Explainer API Documentation

This section provides a detailed reference of the classes, methods, and attributes available in the Explainer module.

class nlpguard.explainer.explainer.Explainer

Bases: ABC

Abstract Explainer Class.

_abc_impl = <_abc._abc_data object>
static _compute_global_scores(df, minimum_frequency=2, subtoken_separator='##') DataFrame

Computes overall importance scores (global explanations) for each token by aggregating their importance withing individual predictions (local explanations).

Parameters:
  • df (pd.DataFrame) – Dataframe containing local explanations.

  • minimum_frequency (int, optional) – Minimum frequency of a token to be considered in the global explanations. Defaults to 2.

  • subtoken_separator (str, optional) – Subtoken separator used by the tokenizer. Defaults to “##”.

Returns:

Dataframe containing the global explanations.

Return type:

pd.DataFrame

static _load_local_explanations(dir_path) DataFrame

Loads local explanations from a directory.

Parameters:

dir_path (str) – Path to the directory containing the local explanations.

Returns:

Dataframe containing the local explanations.

Return type:

pandas.core.frame.DataFrame

global_explanations(label_ids_to_explain, id2label, explainer_output_folder)

Computes global explanations for a set of class labels.

Parameters:
  • label_ids_to_explain (list(int)) – List of class label ids to explain.

  • id2label (dict) – Dictionary mapping class label ids to class names.

  • ( (explainer_output_folder) – obj:`str’): Path to the folder containing the local explanations.

Returns:

Dictionary containing the global explanations for each class label.

Return type:

dict

abstract local_explanations(**kwargs)

Abstract method to compute local explanations.

class nlpguard.explainer.explainer.IntegratedGradientsExplainer(model, tokenizer, device='cpu')

Bases: Explainer

Integrated Gradients implementation of the Explainer abstract class.

_abc_impl = <_abc._abc_data object>
_compute_batch_local_explanations(label_id, batch_texts, batch_pred_scores) tuple[list[str], list[float], list[float]]

Computes local explanations for a batch of texts.

Parameters:
  • label_id (int) – Label id to explain.

  • batch_texts (list[str]) – List of texts to explain.

  • batch_pred_scores (list[float]) – List of predicted probabilities for the target label.

Returns:

Tuple containing the tokens, feature importance scores, and weighted feature importance scores.

Return type:

tuple(list(str), list(float), list(float))

static batch_iterator(list1, list2, batch_size)

Iterates two list by batch_size.

Parameters:
  • ( (batch_size) – obj:`list’): First list.

  • ( – obj:`list’): Second list.

  • ( – obj:`int’): Batch size.

Yields:

tuple – Tuple containing the current batch of list1, list2, start_index and end_index.

local_explanations(df_predictions, local_explanations_folder, label_ids_to_explain, id2label, batch_size=128)

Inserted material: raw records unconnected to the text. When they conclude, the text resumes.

File: config.mk
export PLATFORM = sky130hd
export DESIGN_NAME = tlb_ctrl_flat
export DESIGN_NICKNAME = d
export VERILOG_FILES = /design/src/rtl/tlb_pkg.sv /design/src/rtl/tlb_ctrl_if.sv /design/src/rtl/tlb_fill_ctr.sv /design/src/rtl/tlb_ctrl.sv /design/src/flat_wrapper.sv
export SDC_FILE = /design/constraint.sdc
export NUM_CORES = 1
export LEC_CHECK = 0
export CAP_MARGIN = 20
export CORE_AREA = 2 2 193 195
export DETAILED_ROUTE_END_ITERATION = 6
export DIE_AREA = 0 0 195 197
export PLACE_DENSITY = 0.62
export SLEW_MARGIN = 20
export SYNTH_ARGS = -nofsm -noshare
export SYNTH_HDL_FRONTEND = slang
export SYNTH_SLANG_ARGS = --single-unit
File: constraint.sdc
create_clock -name clk -period 4.79 [get_ports clk]
set_clock_uncertainty 0.05 [all_clocks]
set_input_delay 0.7185 -clock clk [delete_from_list [all_inputs] [get_ports clk]]
set_output_delay 0.7185 -clock clk [all_outputs]
set_load 0.01 [all_outputs]
File: src/rtl/tlb_pkg.sv
// tlb_pkg: shared definitions for the TLB maintenance controller.
//   - request op encodings
//   - packed TLB entry width and field bit positions
//   - controller FSM state enum
//   - invtlb op legality helper
package tlb_pkg;

  localparam int ENTRY_W = 89;

  localparam logic [2:0] TLB_OP_SRCH = 3'd0;
  localparam logic [2:0] TLB_OP_RD   = 3'd1;
  localparam logic [2:0] TLB_OP_WR   = 3'd2;
  localparam logic [2:0] TLB_OP_FILL = 3'd3;
  localparam logic [2:0] TLB_OP_INV  = 3'd4;

  // Entry field layout (bit positions inside the packed entry)
  localparam int E_BIT    = 0;
  localparam int ASID_LSB = 1;
  localparam int ASID_MSB = 10;
  localparam int G_BIT    = 11;
  localparam int PS_LSB   = 12;
  localparam int PS_MSB   = 17;
  localparam int VPPN_LSB = 18;
  localparam int VPPN_MSB = 36;
  localparam int LO0_LSB  = 37;  // V0/D0/MAT0/PLV0/PPN0
  localparam int LO0_MSB  = 62;
  localparam int LO1_LSB  = 63;  // V1/D1/MAT1/PLV1/PPN1
  localparam int LO1_MSB  = 88;

  localparam logic [4:0] INV_OP_MAX = 5'd6;

  typedef enum logic [2:0] {
    S_IDLE,
    S_SRCH_WAIT,
    S_RD_WAIT,
    S_CAPT,
    S_RESP
  } tlb_state_e;

  function automatic logic inv_op_legal(input logic [4:0] op);
    return op <= INV_OP_MAX;
  endfunction

endpackage

File: src/rtl/tlb_ctrl_if.sv
// tlb_ctrl_if: request/response channel between the EXE/MEM stage and the
// TLB controller.
//   master : requester side (drives req_*, receives req_ready and resp_*)
//   slave  : controller side
//   req_valid/req_ready  : request handshake, accepted when both high
//   req_op/index/entry   : operation, RD/WR index, entry (WR/FILL data, SRCH key)
//   req_inv_op/asid/vpn  : invtlb operands
//   resp_valid           : one-cycle completion pulse, no backpressure
//   resp_hit/err/index/entry : response payload, zero while resp_valid=0
interface tlb_ctrl_if
  import tlb_pkg::*;
#(
  parameter int TLBNum = 32,
  parameter int EntryW = ENTRY_W
);
  localparam int IDXW = $clog2(TLBNum);

  logic              req_valid;
  logic              req_ready;
  logic [2:0]        req_op;
  logic [IDXW-1:0]   req_index;
  logic [EntryW-1:0] req_entry;
  logic [4:0]        req_inv_op;
  logic [9:0]        req_inv_asid;
  logic [18:0]       req_inv_vpn;

  logic              resp_valid;
  logic              resp_hit;
  logic              resp_err;
  logic [IDXW-1:0]   resp_index;
  logic [EntryW-1:0] resp_entry;

  modport master (
    output req_valid, req_op, req_index, req_entry,
           req_inv_op, req_inv_asid, req_inv_vpn,
    input  req_ready, resp_valid, resp_hit, resp_err, resp_index, resp_entry
  );

  modport slave (
    input  req_valid, req_op, req_index, req_entry,
           req_inv_op, req_inv_asid, req_inv_vpn,
    output req_ready, resp_valid, resp_hit, resp_err, resp_index, resp_entry
  );

endinterface

File: src/rtl/tlb_fill_ctr.sv
// tlb_fill_ctr: round-robin fill index, counts 0..TLBNum-1 and wraps.
//   clk, rst (async, active-low)
//   inc : advance by one at the end of the current cycle
//   cnt : current fill index
module tlb_fill_ctr #(
  parameter int TLBNum = 32,
  localparam int IDXW = $clog2(TLBNum)
) (
  input  logic            clk,
  input  logic            rst,
  input  logic            inc,
  output logic [IDXW-1:0] cnt
);

  always_ff @(posedge clk or negedge rst) begin
    if (!rst) begin
      cnt <= '0;
    end else if (inc) begin
      cnt <= (cnt == IDXW'(TLBNum - 1)) ? '0 : cnt + IDXW'(1);
    end
  end

endmodule

File: src/rtl/tlb_ctrl.sv
// tlb_ctrl: initiator side of the TLB entry storage. Takes one maintenance
// request at a time (SRCH/RD/WR/FILL/INV), drives the storage ports, waits
// for registered storage results and returns one response pulse.
//   clk, rst (async, active-low)
//   req_if     : request/response channel (slave modport)
//   srch_*     : storage search port (found/index registered in storage)
//   rd_*       : storage read port (entry registered in storage)
//   we/w_*     : storage write port
//   inv_*      : storage invalidate port
// All outputs are registered.
module tlb_ctrl
  import tlb_pkg::*;
#(
  parameter int TLBNum = 32,
  parameter int EntryW = ENTRY_W,
  localparam int IDXW = $clog2(TLBNum)
) (
  input  logic              clk,
  input  logic              rst,
  tlb_ctrl_if.slave         req_if,
  output logic [18:0]       srch_vppn,
  output logic [9:0]        srch_asid,
  input  logic              srch_found,
  input  logic [IDXW-1:0]   srch_index,
  output logic [IDXW-1:0]   rd_index,
  input  logic [EntryW-1:0] rd_entry,
  output logic              we,
  output logic [IDXW-1:0]   w_index,
  output logic [EntryW-1:0] w_entry,
  output logic              inv_en,
  output logic [4:0]        inv_op,
  output logic [9:0]        inv_asid,
  output logic [18:0]       inv_vpn
);

  tlb_state_e      state;
  logic [2:0]      op_q;
  logic [IDXW-1:0] fill_cnt;
  logic            fill_inc;

  // The fill write is visible during RESP; advancing at its end means the
  // next FILL (accepted no earlier than IDLE) sees the new index.
  assign fill_inc = (state == S_RESP) && (op_q == TLB_OP_FILL);

  tlb_fill_ctr #(.TLBNum(TLBNum)) u_fill_ctr (
    .clk (clk),
    .rst (rst),
    .inc (fill_inc),
    .cnt (fill_cnt)
  );

  always_ff @(posedge clk or negedge rst) begin
    if (!rst) begin
      state             <= S_IDLE;
      op_q              <= '0;
      req_if.req_ready  <= 1'b1;
      req_if.resp_valid <= 1'b0;
      req_if.resp_hit   <= 1'b0;
      req_if.resp_err   <= 1'b0;
      req_if.resp_index <= '0;
      req_if.resp_entry <= '0;
      srch_vppn         <= '0;
      srch_asid         <= '0;
      rd_index          <= '0;
      we                <= 1'b0;
      w_index           <= '0;
      w_entry           <= '0;
      inv_en            <= 1'b0;
      inv_op            <= '0;
      inv_asid          <= '0;
      inv_vpn           <= '0;
    end else begin
      case (state)
        // Accept stage: latch the request straight into the storage ports
        S_IDLE: begin
          if (req_if.req_valid) begin
            op_q             <= req_if.req_op;
            req_if.req_ready <= 1'b0;
            case (req_if.req_op)
              TLB_OP_SRCH: begin
                srch_vppn <= req_if.req_entry[VPPN_MSB:VPPN_LSB];
                srch_asid <= req_if.req_entry[ASID_MSB:ASID_LSB];
                state     <= S_SRCH_WAIT;
              end
              TLB_OP_RD: begin
                rd_index <= req_if.req_index;
                state    <= S_RD_WAIT;
              end
              TLB_OP_WR: begin
                we                <= 1'b1;
                w_index           <= req_if.req_index;
                w_entry           <= req_if.req_entry;
                req_if.resp_valid <= 1'b1;
                req_if.resp_index <= req_if.req_index;
                state             <= S_RESP;
              end
              TLB_OP_FILL: begin
                we                <= 1'b1;
                w_index           <= fill_cnt;
                w_entry           <= req_if.req_entry;
                req_if.resp_valid <= 1'b1;
                req_if.resp_index <= fill_cnt;
                state             <= S_RESP;
              end
              TLB_OP_INV: begin
                if (inv_op_legal(req_if.req_inv_op)) begin
                  inv_en   <= 1'b1;
                  inv_op   <= req_if.req_inv_op;
                  inv_asid <= req_if.req_inv_asid;
                  inv_vpn  <= req_if.req_inv_vpn;
                end else begin
                  req_if.resp_err <= 1'b1;
                end
                req_if.resp_valid <= 1'b1;
                state             <= S_RESP;
              end
              default: begin
                req_if.resp_valid <= 1'b1;
                req_if.resp_err   <= 1'b1;
                state             <= S_RESP;
              end
            endcase
          end
        end
        // Storage registers its result during this cycle
        S_SRCH_WAIT, S_RD_WAIT: begin
          state <= S_CAPT;
        end
        // Capture stage: storage result is valid now
        S_CAPT: begin
          req_if.resp_valid <= 1'b1;
          if (op_q == TLB_OP_SRCH) begin
            req_if.resp_hit   <= srch_found;
            req_if.resp_index <= srch_found ? srch_index : '0;
          end else begin
            req_if.resp_index <= rd_index;
            // An invalid entry is returned as all zeros
            req_if.resp_entry <= rd_entry[E_BIT] ? rd_entry : '0;
          end
          srch_vppn <= '0;
          srch_asid <= '0;
          rd_index  <= '0;
          state     <= S_RESP;
        end
        // Response stage: single-cycle pulse, then back to idle
        S_RESP: begin
          req_if.resp_valid <= 1'b0;
          req_if.resp_hit   <= 1'b0;
          req_if.resp_err   <= 1'b0;
          req_if.resp_index <= '0;
          req_if.resp_entry <= '0;
          we                <= 1'b0;
          w_index           <= '0;
          w_entry           <= '0;
          inv_en            <= 1'b0;
          inv_op            <= '0;
          inv_asid          <= '0;
          inv_vpn           <= '0;
          req_if.req_ready  <= 1'b1;
          state             <= S_IDLE;
        end
        default: begin
          req_if.req_ready <= 1'b1;
          state            <= S_IDLE;
        end
      endcase
    end
  end

endmodule

File: src/flat_wrapper.sv
// flat-port wrapper written by rule: the top's interface ports become plain ports
module tlb_ctrl_flat import tlb_pkg::*;
#(
  parameter int TLBNum = 32,
  parameter int EntryW = ENTRY_W,
  localparam int IDXW = $clog2(TLBNum)
)
  (clk, rst, srch_vppn, srch_asid, srch_found, srch_index, rd_index, rd_entry, we, w_index, w_entry, inv_en, inv_op, inv_asid, inv_vpn, req_if_req_valid, req_if_req_op, req_if_req_index, req_if_req_entry, req_if_req_inv_op, req_if_req_inv_asid, req_if_req_inv_vpn, req_if_req_ready, req_if_resp_valid, req_if_resp_hit, req_if_resp_err, req_if_resp_index, req_if_resp_entry);
  tlb_ctrl_if #(.TLBNum(TLBNum), .EntryW(EntryW)) req_if_i ();
  input  logic clk;
  input  logic rst;
  output logic [18:0] srch_vppn;
  output logic [9:0] srch_asid;
  input  logic srch_found;
  input  logic [IDXW-1:0] srch_index;
  output logic [IDXW-1:0] rd_index;
  input  logic [EntryW-1:0] rd_entry;
  output logic we;
  output logic [IDXW-1:0] w_index;
  output logic [EntryW-1:0] w_entry;
  output logic inv_en;
  output logic [4:0] inv_op;
  output logic [9:0] inv_asid;
  output logic [18:0] inv_vpn;
  input wire logic [$bits(req_if_i.req_valid)-1:0] req_if_req_valid;
  input wire logic [$bits(req_if_i.req_op)-1:0] req_if_req_op;
  input wire logic [$bits(req_if_i.req_index)-1:0] req_if_req_index;
  input wire logic [$bits(req_if_i.req_entry)-1:0] req_if_req_entry;
  input wire logic [$bits(req_if_i.req_inv_op)-1:0] req_if_req_inv_op;
  input wire logic [$bits(req_if_i.req_inv_asid)-1:0] req_if_req_inv_asid;
  input wire logic [$bits(req_if_i.req_inv_vpn)-1:0] req_if_req_inv_vpn;
  output wire logic [$bits(req_if_i.req_ready)-1:0] req_if_req_ready;
  output wire logic [$bits(req_if_i.resp_valid)-1:0] req_if_resp_valid;
  output wire logic [$bits(req_if_i.resp_hit)-1:0] req_if_resp_hit;
  output wire logic [$bits(req_if_i.resp_err)-1:0] req_if_resp_err;
  output wire logic [$bits(req_if_i.resp_index)-1:0] req_if_resp_index;
  output wire logic [$bits(req_if_i.resp_entry)-1:0] req_if_resp_entry;
  assign req_if_i.req_valid = req_if_req_valid;
  assign req_if_i.req_op = req_if_req_op;
  assign req_if_i.req_index = req_if_req_index;
  assign req_if_i.req_entry = req_if_req_entry;
  assign req_if_i.req_inv_op = req_if_req_inv_op;
  assign req_if_i.req_inv_asid = req_if_req_inv_asid;
  assign req_if_i.req_inv_vpn = req_if_req_inv_vpn;
  assign req_if_req_ready = req_if_i.req_ready;
  assign req_if_resp_valid = req_if_i.resp_valid;
  assign req_if_resp_hit = req_if_i.resp_hit;
  assign req_if_resp_err = req_if_i.resp_err;
  assign req_if_resp_index = req_if_i.resp_index;
  assign req_if_resp_entry = req_if_i.resp_entry;
  tlb_ctrl #(.TLBNum(TLBNum), .EntryW(EntryW)) u_core (.clk(clk), .rst(rst), .req_if(req_if_i), .srch_vppn(srch_vppn), .srch_asid(srch_asid), .srch_found(srch_found), .srch_index(srch_index), .rd_index(rd_index), .rd_entry(rd_entry), .we(we), .w_index(w_index), .w_entry(w_entry), .inv_en(inv_en), .inv_op(inv_op), .inv_asid(inv_asid), .inv_vpn(inv_vpn));
endmodule
==> qor.json, run 1 <==
{
  "clock_network": {
    "clk-insertion-delay-late_ns": 0.56,
    "post_cts.resized_instances": 0,
    "cts.clk_slew.worst_paths_ns": 0.06,
    "tritoncts": "built",
    "clk_path_buf_depth": 3,
    "ctsHtreeMaxLevel": 1,
    "post_cts.repair.setup_buffers": 0,
    "hold_buffers": 0,
    "cts_num_sinks": 273,
    "cts_buf_count": 31,
    "root_buffer": "sky130_fd_sc_hd__clkbuf_16"
  },
  "floorplanning": {
    "die_extent_in_y_um": 197,
    "core_area_mm2": 0.0363,
    "floorplan.die_area_mm2": 0.0384,
    "number_of_rows_created_at_floorplan": 70,
    "pin_count": 491,
    "die-width_um": 195,
    "start_util_pct": 28.9
  },
  "placement": {
    "dp_hpwl_mm": 24.0,
    "routabilityCongestion": 0.813,
    "io_buffer_count": 490,
    "preCtsSetupSlack_ns": 1.53,
    "placedCellCount": 1673
  },
  "run_status": {
    "run_status": "complete, no violations"
  },
  "pwr": {
    "seq_power_share_pct": 36.7,
    "power.switching_mw": 3.08,
    "power_density_relative_to_cell_area_mw_per_mm2": 585,
    "power.internal_mw": 6.79,
    "ir_worst_vdd_uv": 331,
    "static-leakage-power_nw": 7.43,
    "switching_fraction_pct": 31.2,
    "p_clk_share_pct": 25.8,
    "power.share.combinational_pct": 37.6
  },
  "detailed_routing": {
    "vias": 8402,
    "drt-wirelength-per-cell_um": 19.9,
    "drc": 0,
    "antenna_violating_nets_post_route": 0,
    "detailedRoute.firstPassIterationCount": 6,
    "post_drt_via_cell_ratio": 4.85,
    "routed_wirelength_mm": 34.4,
    "drtIter0Drc": 432
  },
  "sta": {
    "tightestPinTransition_ns": 1.09,
    "fin_crit_ns": 2.69,
    "setup_tns_ns": 0,
    "setup_viol": 0,
    "final-hold-violation-count": 0,
    "finalCritPeriodShare_pct": 56.2,
    "maxSlewHeadroom_pct": 27.6,
    "max_clock_freq_ghz": 0.371,
    "final_worst_path_setup_slack_ns": 2.10,
    "rsz_0062_raised_after_global_routing": "false",
    "report.final.slew_viol_count": 0,
    "whs_ns": 0.0153
  },
  "synthesis": {
    "seq_area_frac_synth_pct": 65.2,
    "post-synth-top-area-cell": "sky130_fd_sc_hd__dfrtp_1",
    "ys_seq_elements": 273,
    "synthesis.nets": 1010,
    "synth.yosys.warnings": 0,
    "syn-instance-count": 779,
    "synthFlopType": "sky130_fd_sc_hd__dfrtp_1",
    "synth.area.top_cells": "sky130_fd_sc_hd__dfrtp_1, sky130_fd_sc_hd__a22o_1, sky130_fd_sc_hd__mux2i_1",
    "syn_area_per_cell_um2": 13.4,
    "synth_edf_count": 0,
    "synth_async_sr_flop_share_pct": 100,
    "synth_area_mm2": 0.0105,
    "netlist.area_leader.share_pct": 65.0,
    "yosysUniqueCellTypes": 46
  },
  "cells_and_area": {
    "antennaDiodeCount": 0,
    "stdcell_count": 1731,
    "final_net_count": 1470,
    "fill_cells": 3321,
    "ratio_of_cells_with_drive_above_1_in_the_final_layout_pct": 6.25,
    "area_delta_synth_final_pct": 61.1,
    "final_util_pct": 46.5
  },
  "critical_path": {
    "timing.critical_path.required_ns": 5.18,
    "worstSetupStartpointType": "input pin",
    "critical_path_arrival_ns": 3.09,
    "maximum_fanout_count_along_the_critical_path": 32,
    "worst-setup-path-type": "input pin to flop",
    "worstSetupEndpointType": "flop"
  },
  "grt": {
    "via_count_of_the_first_global_routing_pass": 8651,
    "global_route_wire_length_before_repair_mm": 52.3,
    "overflow": 0,
    "grt_start_max_net_pins": 151,
    "grt_antenna_before_repair": 0,
    "grt_usage_pct": 17.1
  },
  "flow_run": {
    "maxCapViolations": 0
  },
  "worst_hold_path": {
    "min_delay_worst_type": "input pin to async pin"
  }
}
-- state kept, by name, summed over array words and instances (netlist names), 3 cells and up --
register and count:
u_core.req_if.resp_entry 89, u_core.w_entry 89, u_core.inv_vpn 19, u_core.srch_vppn 19, u_core.inv_asid 10, u_core.srch_asid 10, u_core.inv_op 5, u_core.rd_index 5
u_core.req_if.resp_index 5, u_core.u_fill_ctr.cnt 5, u_core.w_index 5, u_core.op_q 3, u_core.state 3
-- power by group through the flow --
stage                     logic [mW]  clock network [mW]  registers (mW)
final                           3.71                2.54            3.62
after global routing            3.96                2.70            3.73
after CTS                       3.76                2.61            3.61
after detailed placement        3.76                   0            3.62
after global placement          3.71                   0            3.62
after floorplan                 1.25                   0            3.90
-- synth_stat cells, drive strengths merged, types with 2 or more instances --
master and count:
nor3 3, a21boi 2, nor4b 2, ha 2, or4 2, mux2i 34, nand3b 5, nor2b 6
and3 2, o31ai 3, nor4 2, mux2 7, a21o 5, o21ai 4, a31oi 2, nor3b 2
a311oi 5, o31a 5, a21oi 7, buf 19, nand3 7, a22o 182, inv 36, or2 2
clkbuf 55, nor2 7, a221oi 6, dfrtp 272, a32o 32, o21a 3, nand2 46
-- layer usage --
layer  part of all wire (%)  track usage, %  vias to the layer above
li1                       -               -                     3833
met1                     42            22.2                     4233
met2                     49            28.4                      291
met3                    6.8            4.43                       45
met4                    2.1            4.86                        0
met5                      0               0                        -
-- path summary, 6_finish.rpt --
kind	slack [ns]	from	endpoint	depth (start not counted)
max	2.10	req_if_req_op[0]	u_core.inv_asid[8]$_DFFE_PN0P_	4
min	0.02	rst	u_core.w_entry[14]$_DFFE_PN0P_	1
max reg2reg	2.26	u_core.state[2]$_DFFE_PN0N_	u_core.req_if.resp_entry[52]$_DFFE_PN0P_	4
min reg2reg	0.44	u_core.we$_DFFE_PN0P_	u_core.we$_DFFE_PN0P_	1
max in group asynchronous	3.36	rst	u_core.req_if.resp_entry[62]$_DFFE_PN0P_	2
min in group clk	0.44	u_core.we$_DFFE_PN0P_	u_core.we$_DFFE_PN0P_	1
-- critical path, cell delays in order --
cell                              delay [ns]
sky130_fd_sc_hd__clkdlybuf4s50_1        0.63
sky130_fd_sc_hd__or4_4                  0.65
sky130_fd_sc_hd__or4_4                  0.73
sky130_fd_sc_hd__a32o_1                 0.34
-- layout make-up --
class                           count  area (um2)  area share [%]
Clock inverter                     12         213            1.26
Tap cell                          468         586            3.47
Clock buffer                       45         878            5.21
Inverter                           36         135           0.801
Sequential cell                   273        6830            40.5
Timing Repair Buffer              501        5020            29.8
Multi-Input combinational cell    396        3210            19.0
-- stage by stage --
| stage | total power, mW | instance area (um2) |
|---|---|---|
| 3_3_place_gp | 7.33 | 15800 |
| 5_1_grt | 10.4 | 16900 |
| 6_report | 9.87 | 16900 |
| 3_5_place_dp | 7.38 | 15800 |
| 2_1_floorplan | 5.14 | 10500 |
| 4_1_cts | 9.98 | 16800 |
-- layout by cell type (no fill, tap or decap), types with 7 or more instances in the layout --
cell	Yosys	final
sky130_fd_sc_hd__buf_4	0	9
sky130_fd_sc_hd__clkbuf_1	55	9
sky130_fd_sc_hd__inv_1	36	36
sky130_fd_sc_hd__mux2_2	7	7
sky130_fd_sc_hd__dfrtp_1	272	272
sky130_fd_sc_hd__nand2_1	46	46
sky130_fd_sc_hd__clkbuf_16	0	31
sky130_fd_sc_hd__a21oi_1	7	7
sky130_fd_sc_hd__nand3_1	7	7
sky130_fd_sc_hd__mux2i_1	34	34
sky130_fd_sc_hd__nor2_1	7	7
sky130_fd_sc_hd__a32o_1	32	32
sky130_fd_sc_hd__clkdlybuf4s50_1	0	489
sky130_fd_sc_hd__a22o_1	182	182
-- cell families (layout without fill, tap and decap cells) --
family / after synthesis / in the layout / synth area share [%]
buffers and inverters: 110 / 594 / 4.47
XOR/XNOR: 1 / 1 / 0.0836
AND/OR/NAND/NOR: 93 / 93 / 4.54
multiplexers: 41 / 41 / 4.00
adder cells (fa/ha/maj): 2 / 2 / 0.239
AO/OA/AOI/OAI: 259 / 259 / 21.4
flip-flops: 273 / 273 / 65.2
Power figures use the tool's default switching activity.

Computes and saves local explanations for a set of predictions in the output folder.

Parameters:
  • df_predictions (pd.DataFrame) – Dataframe containing the predictions to explain.

  • local_explanations_folder (str) – Path to the folder where the local explanations will be saved.

  • label_ids_to_explain (list(int)) – List of label ids to explain.

  • id2label (dict) – Dictionary mapping label ids to label names.

  • batch_size (int, optional) – Batch size. Defaults to 128.

class nlpguard.explainer.explainer.ShapExplainer

Bases: Explainer

Shap implementation of the Explainer abstract class.

_abc_impl = <_abc._abc_data object>
global_explanations()

Computes global explanations for a set of class labels.

Parameters:
  • label_ids_to_explain (list(int)) – List of class label ids to explain.

  • id2label (dict) – Dictionary mapping class label ids to class names.

  • ( (explainer_output_folder) – obj:`str’): Path to the folder containing the local explanations.

Returns:

Dictionary containing the global explanations for each class label.

Return type:

dict

local_explanations()

Abstract method to compute local explanations.